Report On Labor Union Movement Finds Gradual Membership Decline

September 02, 2019
 
2014 Champaign County Labor Day Parade.

The Illinois Education Association marches in the 2014 Champaign County Labor Day Parade in Urbana.

Jim Meadows/Illinois Public Media

"The State of the Unions 2019", a report being released on Labor Day, finds levels of union membership gradually declining over the past decade.

According to the report, which is issued annually, work force unionization rates from 2009 to 2018 declined from 17.5% to 13.8% in Illinois, from 17.1% to 12.9% in the Chicago area and from 12.3% to 10.5% in the United States. The total number of union members declined as well in all three cases. The overall decline over the past decade occurred even though unionization rates were up in some years. For instance, Illinois unionization rates rose (in both the number of members and percentage of the work force) in 2011, 2013, 2015 and 2017, only to fall again in the following year.

The report was put together by Prof. Robert Bruno, director of the Labor Education Program at the University of Illinois School of Labor and Employment Relations, Frank Manzo IV, Policy Director at the Illinois Economic Policy Institute and Prof. Virginia Parks, Chair of the Department of Urban Planning and Public Policy at the University of California-Irvine School of Social Ecology

Public Sector Unions

According to the report, unionization rates among public sector employees in Illinois declined significantly during 2009-2018, although they remain higher than the state’s private sector rate. Illinois’ public sector unionization rate went from 53.6% in 2009 to 46.4% in 2019, a drop of 7.2 percentage points. For the private sector, the decline was from 10.9% in 2009 to 8.6%, a decline of 2.3 percentage points.
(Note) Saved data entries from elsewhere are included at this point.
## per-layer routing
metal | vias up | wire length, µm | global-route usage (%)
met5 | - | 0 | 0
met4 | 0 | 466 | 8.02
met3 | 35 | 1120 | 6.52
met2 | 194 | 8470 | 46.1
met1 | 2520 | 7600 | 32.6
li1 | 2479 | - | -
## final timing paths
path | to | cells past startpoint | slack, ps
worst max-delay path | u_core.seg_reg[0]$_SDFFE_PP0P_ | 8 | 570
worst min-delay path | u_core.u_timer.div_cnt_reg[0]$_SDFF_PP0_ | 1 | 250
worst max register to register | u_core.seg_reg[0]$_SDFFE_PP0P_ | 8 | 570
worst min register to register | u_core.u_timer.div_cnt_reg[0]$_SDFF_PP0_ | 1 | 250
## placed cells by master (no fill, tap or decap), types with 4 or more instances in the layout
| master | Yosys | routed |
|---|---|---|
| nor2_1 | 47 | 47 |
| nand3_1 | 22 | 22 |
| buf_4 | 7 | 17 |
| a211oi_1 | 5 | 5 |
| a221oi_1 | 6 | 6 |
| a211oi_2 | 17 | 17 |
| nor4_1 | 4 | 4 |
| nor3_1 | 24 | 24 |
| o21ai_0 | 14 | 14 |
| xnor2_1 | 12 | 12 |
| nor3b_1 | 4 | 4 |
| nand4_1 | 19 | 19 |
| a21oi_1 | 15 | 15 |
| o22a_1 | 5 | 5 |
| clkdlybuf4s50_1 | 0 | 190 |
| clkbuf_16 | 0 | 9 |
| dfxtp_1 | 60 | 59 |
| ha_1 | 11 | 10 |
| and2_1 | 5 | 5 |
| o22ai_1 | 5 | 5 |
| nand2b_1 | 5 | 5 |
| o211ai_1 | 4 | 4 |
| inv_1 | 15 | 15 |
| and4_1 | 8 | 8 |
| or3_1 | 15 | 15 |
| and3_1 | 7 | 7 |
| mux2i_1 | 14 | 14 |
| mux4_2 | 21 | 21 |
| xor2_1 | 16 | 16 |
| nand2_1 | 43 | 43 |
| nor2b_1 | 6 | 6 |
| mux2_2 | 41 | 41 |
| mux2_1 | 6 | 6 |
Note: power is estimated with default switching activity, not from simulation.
## config.mk

```make
export PLATFORM = sky130hd
export DESIGN_NAME = wb_arbiter_flat
export DESIGN_NICKNAME = d
export VERILOG_FILES = /design/src/rtl/cpu_pkg.sv /design/src/rtl/wb_arbiter_if.sv /design/src/rtl/wb_fifo.sv /design/src/rtl/wb_arbiter.sv /design/src/flat_wrapper.sv
export SDC_FILE = /design/constraint.sdc
export NUM_CORES = 1
export LEC_CHECK = 0
export BUFFER_PORTS_ARGS = -buffer_cell sky130_fd_sc_hd__buf_2
export CORE_MARGIN = 4
export CORE_UTILIZATION = 55
export CTS_CLUSTER_SIZE = 30
export DETAILED_ROUTE_END_ITERATION = 8
export GPL_TIMING_DRIVEN = 0
export PLACE_DENSITY = 0.88
export SYNTH_ARGS = -nofsm -noshare
export SYNTH_HDL_FRONTEND = slang
export SYNTH_HIERARCHICAL = 1
export SYNTH_SLANG_ARGS = --single-unit
```

## constraint.sdc

```tcl
create_clock -name Clk -period 5 [get_ports Clk]
set_clock_uncertainty 0.2 [all_clocks]
set_input_delay 0.5 -clock Clk [delete_from_list [all_inputs] [get_ports Clk]]
set_output_delay 0.5 -clock Clk [all_outputs]
set_load 0.005 [all_outputs]
```

## src/rtl/cpu_pkg.sv

```systemverilog
// Shared CPU-side definitions used by the write-back arbiter and its FIFO.
package cpu_pkg;

    localparam int REG_AW   = 5;
    localparam int XLEN     = 32;
    localparam int REG_ZERO = 0;

    typedef struct packed {
        logic [REG_AW-1:0] rd;
        logic [XLEN-1:0]   data;
    } wb_req_t;

    // Source driving the register-file write port in a given cycle.
    typedef enum logic [1:0] {
        S_IDLE = 2'd0,
        S_ALU  = 2'd1,
        S_LD   = 2'd2,
        S_FULL = 2'd3
    } wb_sel_t;

endpackage

```

## src/rtl/wb_arbiter_if.sv

```systemverilog
// Bundle of the ALU result, load response and register-file write signals
// around the write-back arbiter. The arbiter is the slave side.
interface wb_arbiter_if
    import cpu_pkg::*;
#(
    parameter int DEPTH = 4,
    parameter int DW    = XLEN,
    parameter int AW    = REG_AW
);
    localparam int CW = $clog2(DEPTH) + 1;

    logic          alu_valid;
    logic          alu_ready;
    logic [AW-1:0] alu_rd;
    logic [DW-1:0] alu_data;

    logic          ld_valid;
    logic          ld_ready;
    logic [AW-1:0] ld_rd;
    logic [DW-1:0] ld_data;

    logic [AW-1:0] RD;
    logic [DW-1:0] WData;
    logic          RegWr;

    logic [31:0]   pend_mask;
    logic [CW-1:0] fifo_count;

    modport master (
        output alu_valid, alu_rd, alu_data,
        output ld_valid, ld_rd, ld_data,
        input  alu_ready, ld_ready,
        input  RD, WData, RegWr, pend_mask, fifo_count
    );

    modport slave (
        input  alu_valid, alu_rd, alu_data,
        input  ld_valid, ld_rd, ld_data,
        output alu_ready, ld_ready,
        output RD, WData, RegWr, pend_mask, fifo_count
    );

endinterface

```

## src/rtl/wb_fifo.sv

```systemverilog
// Synchronous FIFO for buffered load responses. Besides the head entry it
// exposes per-slot valid bits and stored destinations so the owner can see
// which registers still have a load in flight.
module wb_fifo #(
    parameter int DEPTH = 4,
    parameter int DW    = 32,
    parameter int AW    = 5
) (
    input  logic                      Clk,
    input  logic                      Reset,
    input  logic                      push_i,
    input  logic [AW-1:0]             push_rd_i,
    input  logic [DW-1:0]             push_data_i,
    input  logic                      pop_i,
    output logic                      full_o,
    output logic                      empty_o,
    output logic [AW-1:0]             head_rd_o,
    output logic [DW-1:0]             head_data_o,
    output logic [$clog2(DEPTH):0]    count_o,
    output logic [DEPTH-1:0]          valid_o,
    output logic [DEPTH-1:0][AW-1:0]  rd_vec_o
);
    localparam int PW = $clog2(DEPTH);
    localparam logic [PW-1:0] PTR_ONE  = PW'(1);
    localparam logic [PW:0]   CNT_ONE  = (PW+1)'(1);
    localparam logic [PW:0]   CNT_FULL = (PW+1)'(DEPTH);

    logic [PW-1:0]    wr_ptr_q, wr_ptr_d;
    logic [PW-1:0]    rd_ptr_q, rd_ptr_d;
    logic [PW:0]      count_q, count_d;
    logic [DEPTH-1:0] valid_q, valid_d;
    logic             push_ok, pop_ok;

    logic [AW-1:0]    rd_mem_q   [DEPTH];
    logic [DW-1:0]    data_mem_q [DEPTH];

    assign full_o      = (count_q == CNT_FULL);
    assign empty_o     = (count_q == '0);
    assign push_ok     = push_i && !full_o;
    assign pop_ok      = pop_i && !empty_o;
    assign head_rd_o   = rd_mem_q[rd_ptr_q];
    assign head_data_o = data_mem_q[rd_ptr_q];
    assign count_o     = count_q;
    assign valid_o     = valid_q;

    // Expose stored destinations; stale slots are masked by valid_o.
    always_comb begin
        for (int i = 0; i < DEPTH; i++) begin
            rd_vec_o[i] = rd_mem_q[i];
        end
    end

    // Next pointers, occupancy and slot-valid bits. Pointers wrap naturally
    // because DEPTH is a power of two.
    always_comb begin
        wr_ptr_d = wr_ptr_q;
        rd_ptr_d = rd_ptr_q;
        count_d  = count_q;
        valid_d  = valid_q;
        if (push_ok) begin
            wr_ptr_d          = wr_ptr_q + PTR_ONE;
            valid_d[wr_ptr_q] = 1'b1;
        end
        if (pop_ok) begin
            rd_ptr_d          = rd_ptr_q + PTR_ONE;
            valid_d[rd_ptr_q] = 1'b0;
        end
        case ({push_ok, pop_ok})
            2'b10:   count_d = count_q + CNT_ONE;
            2'b01:   count_d = count_q - CNT_ONE;
            default: count_d = count_q;
        endcase
    end

    // Control state; reset discards everything buffered.
    always_ff @(posedge Clk or posedge Reset) begin
        if (Reset) begin
            wr_ptr_q <= '0;
            rd_ptr_q <= '0;
            count_q  <= '0;
            valid_q  <= '0;
        end else begin
            wr_ptr_q <= wr_ptr_d;
            rd_ptr_q <= rd_ptr_d;
            count_q  <= count_d;
            valid_q  <= valid_d;
        end
    end

    // Entry storage; contents only matter while the slot is valid.
    always_ff @(posedge Clk) begin
        if (push_ok) begin
            rd_mem_q[wr_ptr_q]   <= push_rd_i;
            data_mem_q[wr_ptr_q] <= push_data_i;
        end
    end

endmodule

```

## src/rtl/wb_arbiter.sv

```systemverilog
// Write-back arbiter in front of the register file. ALU results win the
// single write port unless the load FIFO is full, in which case the oldest
// load is drained so buffered loads cannot starve.
module wb_arbiter
    import cpu_pkg::*;
#(
    parameter int DEPTH = 4,
    parameter int DW    = XLEN,
    parameter int AW    = REG_AW
) (
    input  logic        Clk,
    input  logic        Reset,
    wb_arbiter_if.slave bus
);
    localparam int CW = $clog2(DEPTH) + 1;

    logic                     fifo_full, fifo_empty;
    logic [AW-1:0]            head_rd;
    logic [DW-1:0]            head_data;
    logic [CW-1:0]            fifo_cnt;
    logic [DEPTH-1:0]         ent_valid;
    logic [DEPTH-1:0][AW-1:0] ent_rd;
    logic                     push, pop;
    wb_sel_t                  sel;

    logic [AW-1:0] rd_q, rd_d;
    logic [DW-1:0] wdata_q, wdata_d;
    logic          regwr_q, regwr_d;
    logic [31:0]   pend_mask_c;

    wb_fifo #(
        .DEPTH (DEPTH),
        .DW    (DW),
        .AW    (AW)
    ) u_fifo (
        .Clk         (Clk),
        .Reset       (Reset),
        .push_i      (push),
        .push_rd_i   (bus.ld_rd),
        .push_data_i (bus.ld_data),
        .pop_i       (pop),
        .full_o      (fifo_full),
        .empty_o     (fifo_empty),
        .head_rd_o   (head_rd),
        .head_data_o (head_data),
        .count_o     (fifo_cnt),
        .valid_o     (ent_valid),
        .rd_vec_o    (ent_rd)
    );

    // No pass-through when full: a full FIFO refuses the new load outright.
    assign push          = bus.ld_valid && !fifo_full;
    assign bus.ld_ready  = !fifo_full;
    assign bus.alu_ready = (sel != S_FULL);
    assign bus.fifo_count = fifo_cnt;

    // Priority select: full FIFO, then ALU, then pending load, else idle.
    always_comb begin
        sel = S_IDLE;
        if (fifo_full) begin
            sel = S_FULL;
        end else if (bus.alu_valid) begin
            sel = S_ALU;
        end else if (!fifo_empty) begin
            sel = S_LD;
        end
    end

    // Next write-port value; x0 targets are consumed but never written.
    always_comb begin
        rd_d    = rd_q;
        wdata_d = wdata_q;
        regwr_d = 1'b0;
        pop     = 1'b0;
        case (sel)
            S_FULL, S_LD: begin
                pop     = 1'b1;
                rd_d    = head_rd;
                wdata_d = head_data;
                regwr_d = (head_rd != AW'(REG_ZERO));
            end
            S_ALU: begin
                rd_d    = bus.alu_rd;
                wdata_d = bus.alu_data;
                regwr_d = (bus.alu_rd != AW'(REG_ZERO));
            end
            default: begin
            end
        endcase
    end

    // Registered register-file write port.
    always_ff @(posedge Clk or posedge Reset) begin
        if (Reset) begin
            rd_q    <= '0;
            wdata_q <= '0;
            regwr_q <= 1'b0;
        end else begin
            rd_q    <= rd_d;
            wdata_q <= wdata_d;
            regwr_q <= regwr_d;
        end
    end

    assign bus.RD    = rd_q;
    assign bus.WData = wdata_q;
    assign bus.RegWr = regwr_q;

    // Destinations of loads still buffered; x0 is never a hazard.
    always_comb begin
        pend_mask_c = '0;
        for (int i = 0; i < DEPTH; i++) begin
            if (ent_valid[i]) begin
                pend_mask_c = pend_mask_c | (32'd1 << ent_rd[i]);
            end
        end
        pend_mask_c[0] = 1'b0;
    end

    assign bus.pend_mask = pend_mask_c;

endmodule

```

## src/flat_wrapper.sv

```systemverilog
// flat-port wrapper written by rule: the top's interface ports become plain ports
module wb_arbiter_flat import cpu_pkg::*;
#(
    parameter int DEPTH = 4,
    parameter int DW    = XLEN,
    parameter int AW    = REG_AW
)
  (Clk, Reset, bus_alu_valid, bus_alu_rd, bus_alu_data, bus_ld_valid, bus_ld_rd, bus_ld_data, bus_alu_ready, bus_ld_ready, bus_RD, bus_WData, bus_RegWr, bus_pend_mask, bus_fifo_count);
  wb_arbiter_if #(.DEPTH(DEPTH), .DW(DW), .AW(AW)) bus_i ();
  input  logic Clk;
  input  logic Reset;
  input wire logic [$bits(bus_i.alu_valid)-1:0] bus_alu_valid;
  input wire logic [$bits(bus_i.alu_rd)-1:0] bus_alu_rd;
  input wire logic [$bits(bus_i.alu_data)-1:0] bus_alu_data;
  input wire logic [$bits(bus_i.ld_valid)-1:0] bus_ld_valid;
  input wire logic [$bits(bus_i.ld_rd)-1:0] bus_ld_rd;
  input wire logic [$bits(bus_i.ld_data)-1:0] bus_ld_data;
  output wire logic [$bits(bus_i.alu_ready)-1:0] bus_alu_ready;
  output wire logic [$bits(bus_i.ld_ready)-1:0] bus_ld_ready;
  output wire logic [$bits(bus_i.RD)-1:0] bus_RD;
  output wire logic [$bits(bus_i.WData)-1:0] bus_WData;
  output wire logic [$bits(bus_i.RegWr)-1:0] bus_RegWr;
  output wire logic [$bits(bus_i.pend_mask)-1:0] bus_pend_mask;
  output wire logic [$bits(bus_i.fifo_count)-1:0] bus_fifo_count;
  assign bus_i.alu_valid = bus_alu_valid;
  assign bus_i.alu_rd = bus_alu_rd;
  assign bus_i.alu_data = bus_alu_data;
  assign bus_i.ld_valid = bus_ld_valid;
  assign bus_i.ld_rd = bus_ld_rd;
  assign bus_i.ld_data = bus_ld_data;
  assign bus_alu_ready = bus_i.alu_ready;
  assign bus_ld_ready = bus_i.ld_ready;
  assign bus_RD = bus_i.RD;
  assign bus_WData = bus_i.WData;
  assign bus_RegWr = bus_i.RegWr;
  assign bus_pend_mask = bus_i.pend_mask;
  assign bus_fifo_count = bus_i.fifo_count;
  wb_arbiter #(.DEPTH(DEPTH), .DW(DW), .AW(AW)) u_core (.Clk(Clk), .Reset(Reset), .bus(bus_i));
endmodule
```

==> flow_summary.ini, run 1 <==
[status]
status = completed

[timing]
tns_ps = 0
timing.final.setup_violations = 0
fin_crit_sh_pct = 68.6
finalCriticalPeriod_ps = 3430
whs_ps = 85.5
relSlewSlack_pct = 35.8
slew_viol_final = 0
rsz0062_at_grt = no
final_hold_viol_count = 0
worst_slew_pin_slew_ps = 961
max_freq_mhz = 291

[synthesis]
yosys.area.top_type_share_pct = 51.3
synthArstFlopShare_pct = 24.9
synth_area_leaders = edfxtp_1 51%, dfrtp_1 14%, mux4_2 9.6%, a22oi_1 4.5%, o221ai_1 3.1%
ys_warn_count = 6
synth_cells = 555
syn_avg_cell_area_sq_um = 15.6
yosysSeqAreaShare_pct = 65.4
synth_cell_type_count = 46
ys_ff_latch = 197
synth_top_area_cell = edfxtp_1
syn-num-nets = 643
synth_ff_type = edfxtp_1
synth.cell_area_sq_um = 8660
synth_edf_count = 148

[worst_setup_path]
cp_max_fo = 10
crit_type = reg -> reg
endpoint = u_core/u_fifo/count_o[2]$_DFFE_PP0P_
r2r_cells = 10
r2r_slack_ps = 1570
r2r-start = u_core/u_fifo/count_o[0]$_DFFE_PP0P_
crit_arrival_ps = 3580
required_ps = 5150
r2r-end = u_core/u_fifo/count_o[2]$_DFFE_PP0P_
start_kind = flop
cp-startpoint = u_core/u_fifo/count_o[0]$_DFFE_PP0P_
end_kind = flop

[drt]
ant_nets = 0
wl_per_cell_microns = 24.9
drt_first_pass_iters = 5
wirelength_microns = 23800
drtIter0Drc = 730
vias_per_cell = 6.42
vias = 6134
drc_errors = 0

[power]
leakagePower_nw = 3.90
irDropWorstVdd_mv = 0.313
p_per_area_nw_per_um2 = 560
p_total_w = 0.00584

[cts]
cts_tree = yes
clock-root-buffer = clkbuf_16
cts_resized = 0
clock_latency_ps = 420
clock-sinks = 197
cts_setup_buffers = 0
clk_pin_slew_ps = 70
cts_buffers = 17
ctsLongestPathBuffers = 2
htree_levels = 4

[global_routing]
grt_pass1_vias = 6435
track_usage_pct = 27.2
grt-ovfl-total = 0
grt_first_pass_wirelength_microns = 36800
antenna_found_initial = 2
grt_max_degree = 39

[finish]
instances_no_fill = 955
mostFrequentLayoutCells = 165 x buf_2, 148 x edfxtp_1, 52 x a22oi_1
fill_cells = 1041
num-nets-final = 818
final_core_util_pct = 68.1
regArea_sq_um = 5670
area_delta_synth_final_pct = 20.4
final_common_cell = buf_2
final_layout_size_suffix_gt1_share_pct = 35.5
multi_input_area_sq_um = 2800

[min_path]
hold_path.class = in -> reg

[floorplan]
rows = 45
die_x_microns = 134
io_pins = 153
die_h_microns = 134
core_region_area_sq_um = 15300
dieArea_sq_um = 17800
start_util_pct = 56.6

[run]
maxCapViolations = 0

[placed_design]
dp_cells = 921
finalWeightedCongestion = 0.907
dp_hpwl_microns = 16500
io_buffers = 151
==> cells by family (layout without fill, tap and decap cells) <==
family                   after synthesis  count (layout)  synth area share, %
flip-flops                           197             197                 65.4
AO/OA/AOI/OAI                        143             143                 12.1
AND/OR/NAND/NOR                      114             114                 7.80
buffers and inverters                 45             233                 2.58
multiplexers                          40              40                 10.0
adder cells (fa/ha/maj)               10              10                 1.53
XOR/XNOR                               5               5                0.506
other                                  1               2               0.0433
==> state kept, by name, indices dropped and copies added, names as in the netlist <==
| register | cells |
|---|---|
| u_core/u_fifo/data_mem_q | 128 |
| u_core/bus.WData | 32 |
| u_core/u_fifo/rd_mem_q | 20 |
| u_core/bus.RD | 5 |
| u_core/u_fifo/valid_o | 4 |
| u_core/u_fifo/count_o | 3 |
| u_core/u_fifo/rd_ptr_q | 2 |
| u_core/u_fifo/wr_ptr_q | 2 |
| u_core/bus.RegWr | 1 |
==> worst max-delay path, stage by stage, from the launching register on <==
cell	delay, ps
dfrtp_1	470
nor3b_4	700
clkbuf_1	530
nor2b_1	260
nand2b_4	150
ha_1	180
inv_1	60
fa_1	370
xor2_1	150
nor2_1	120
xor2_1	150
==> how the worst min path moves through the flow <==
stage / start / end / cells after the start / slack, ps
2_1_floorplan: Reset / u_core/u_fifo/count_o[0]$_DFFE_PP0P_ / 1 / 150
3_3_place_gp: u_core/u_fifo/wr_ptr_q[0]$_DFFE_PP0P_ / u_core/u_fifo/wr_ptr_q[0]$_DFFE_PP0P_ / 1 / 310
3_5_place_dp: u_core/u_fifo/wr_ptr_q[0]$_DFFE_PP0P_ / u_core/u_fifo/wr_ptr_q[0]$_DFFE_PP0P_ / 1 / 330
4_1_cts: bus_ld_data[19] / u_core/u_fifo/data_mem_q[3][19]$_DFFE_PP_ / 1 / 70
5_1_grt: bus_ld_data[19] / u_core/u_fifo/data_mem_q[1][19]$_DFFE_PP_ / 1 / 80
6_report: bus_ld_data[19] / u_core/u_fifo/data_mem_q[2][19]$_DFFE_PP_ / 1 / 90
==> report_power, final <==
part	leakage, nW	switching, W	total [W]	internal [W]
Clock	0.287	0.000571	0.00135	0.000780
Combinational	1.68	0.00109	0.00196	0.000871
Sequential	1.94	0.000281	0.00253	0.00225
==> repair_timing <==
action	in CTS	in global routing
endpoints found under the hold margin	11	0
hold buffers	1	0
setup endpoints to repair	0	0
==> metal layers <==
layer	wire [microns]	global-route usage (%)	vias to the layer above
met5	13	0	-
li1	-	-	2606
met3	1850	5.59	50
met1	9430	36.5	3099
met4	552	9.71	2
met2	11900	44.7	377
==> final cells by class <==
cell class                 count  area share, %
antenna                        1         0.0240
clock buffer                  22           4.55
timing repair buffer         156           8.40
clock inverter                10           1.15
inverter                      11          0.396
multi-input combinational    313           26.8
buffer                        34           1.75
tap                          211           2.53
sequential                   197           54.4
==> metrics by stage <==
step / worst slack (ps) / area [sq um]
finish: 1570 / 10400
global route: 1370 / 10400
CTS: 1610 / 10400
detailed placement: 1660 / 9820
global placement: 196 / 9680
floorplan: 1560 / 8660
==> cells in the mapped netlist, types with 6 or more instances <==
master    count
o21ai_0      37
o22a_1        9
o221ai_1     31
nor2_1        9
nand2_1      49
mux4_2       37
inv_1        11
edfxtp_1    148
and4bb_2      6
nand4b_1      7
nand2b_1      8
buf_2        14
clkbuf_1     13
a22oi_1      52
dfrtp_1      49
ha_1          9
nor2b_1      10
No activity file was read; power rests on OpenSTA's default activity.
==> inputs of run 2 (changes only) <==
==> constraint.sdc (replaced) <==
create_clock -name Clk -period 3.5 [get_ports Clk]
set_clock_uncertainty 0.2 [all_clocks]
set_input_delay 0.35 -clock Clk [delete_from_list [all_inputs] [get_ports Clk]]
set_output_delay 0.35 -clock Clk [all_outputs]
set_load 0.005 [all_outputs]
==> run 2 against run 1 <==
  * Via count grew 4.6%
  * Critical endpoint is now u_core/u_fifo/rd_mem_q[3][2]$_DFFE_PP_
  * Worst setup slack got worse by 1300 ps
  * Critical path depth down 3
  * Register-to-register slack worse by 1300 ps
  * Worst hold slack got worse by 53 ps
  * Sequential share of layout area shrank 2.1 points
==> flow_summary.ini, run 2 (same netlist as run 1, synthesis figures left out) <==
[status]
status = completed

[power]
irDropWorstVdd_mv = 0.442
p_sw_share_pct = 33.5
leakagePower_nw = 4.09
p_comb_share_pct = 34.3
seqPwrFrac_pct = 42.8
clock_power_share_pct = 22.9
p_per_area_nw_per_um2 = 779
power.internal_w = 0.00563
p_total_w = 0.00846
switching_power_w = 0.00283

[timing]
slew_viol_final = 0
fin_crit_sh_pct = 91.9
tns_ps = 0
relSlewSlack_pct = 38.7
timing.final.setup_violations = 0
final_hold_viol_count = 0
max_freq_mhz = 311
rsz0062_at_grt = no
whs_ps = 32.3
worst_slew_pin_slew_ps = 920
finalCriticalPeriod_ps = 3220

[worst_setup_path]
cp_max_fo = 20
r2r_cells = 7
start_kind = flop
crit_type = reg -> reg
r2r-end = u_core/u_fifo/rd_mem_q[3][2]$_DFFE_PP_
cp-startpoint = u_core/u_fifo/count_o[2]$_DFFE_PP0P_
crit_arrival_ps = 3140
required_ps = 3430
r2r-start = u_core/u_fifo/count_o[2]$_DFFE_PP0P_
r2r_slack_ps = 280
end_kind = flop

[cts]
cts_tree = yes
clock_latency_ps = 420
clock-sinks = 197
clk_pin_slew_ps = 70
ctsLongestPathBuffers = 2
cts_buffers = 17
clock-root-buffer = clkbuf_16
cts_resized = 0
htree_levels = 4

[drt]
drc_errors = 0
drtIter0Drc = 794
vias_per_cell = 6.43
drt_first_pass_iters = 5
wirelength_microns = 24800
ant_nets = 0
vias = 6419
wl_per_cell_microns = 24.8

[placed_design]
placed_area_sq_um = 9820
dp_cells = 921
dp_hpwl_microns = 16500
io_buffers = 151
finalWeightedCongestion = 0.907

[global_routing]
grt-ovfl-total = 0
grt_max_degree = 39
track_usage_pct = 28.2
antenna_found_initial = 1
grt_pass1_vias = 6639
grt_first_pass_wirelength_microns = 38000

[finish]
mostFrequentLayoutCells = 165 x buf_2, 148 x edfxtp_1, 52 x a22oi_1
num-nets-final = 862
largest_reg_flops = 128
final_layout_size_suffix_gt1_share_pct = 34.3
regMostFlops = u_core/u_fifo/data_mem_q
area_delta_synth_final_pct = 25.3
final_common_cell = buf_2
design_area_sq_um = 10900
instances_no_fill = 999

[floorplan]
rows = 45
dieArea_sq_um = 17800
die_h_microns = 134
die_x_microns = 134
io_pins = 153
core_region_area_sq_um = 15300
start_util_pct = 56.6

[min_path]
holdPathStages = 3
min_from = bus_alu_data[11]
hold_path.class = in -> reg
min_to = u_core/bus.WData[11]$_DFFE_PP0P_

[run]
maxCapViolations = 0
-- run 2: cell types whose count changed in the layout (fill, tap and decap cells not counted), sizes merged --
cell | previous run | this run
dlygate4sd3 | 1 | 39
buf | 176 | 182
-- run 2: power groups by stage --
| stage | Clock [W] | Combinational [W] | Sequential [W] |
|---|---|---|---|
| final | 0.00194 | 0.00290 | 0.00362 |
| after global routing | 0.00206 | 0.00312 | 0.00368 |
| after CTS | 0.00196 | 0.00283 | 0.00360 |
| after detailed placement | 0 | 0.00275 | 0.00363 |
| after global placement | 0 | 0.00255 | 0.00360 |
| after floorplan | 0 | 0.00169 | 0.00356 |
-- run 2: through the flow --
stage          setup WS (ps)  utilization (%)
6_report                 283             70.9
5_1_grt                  132             70.9
4_1_cts                  113             70.6
3_5_place_dp             164             64.2
3_3_place_gp           -1300             63.2
2_1_floorplan           63.2                -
In 2018 alone, Illinois public sector unionization dropped 4.5 percentage points. The Bruno-Manzo-Parks report says the data suggests all of the decrease happened in the second half of the year, after the U-S Supreme Court’s June 2018 ruling in Janus vs. AFSCME Council 31. In that ruling, the high court ruled that public sector unions could not collect “fair share fees” from non-members to cover the costs of negotiating contracts that covered them.

Co-author Bruno, the University of Illinois researcher, says it appears the 2018 decline was in reaction to the Janus decision. If so, he says it creates a big challenge for organized labor.

“If the Janus decision creates incentives for more workers to opt out of their union … that would be a trigger for overall union density to continue falling, unless there was a commensurate increase on the private sector side,” said Bruno, who adds that it’s too early to be sure of the long-term effects of the ruling.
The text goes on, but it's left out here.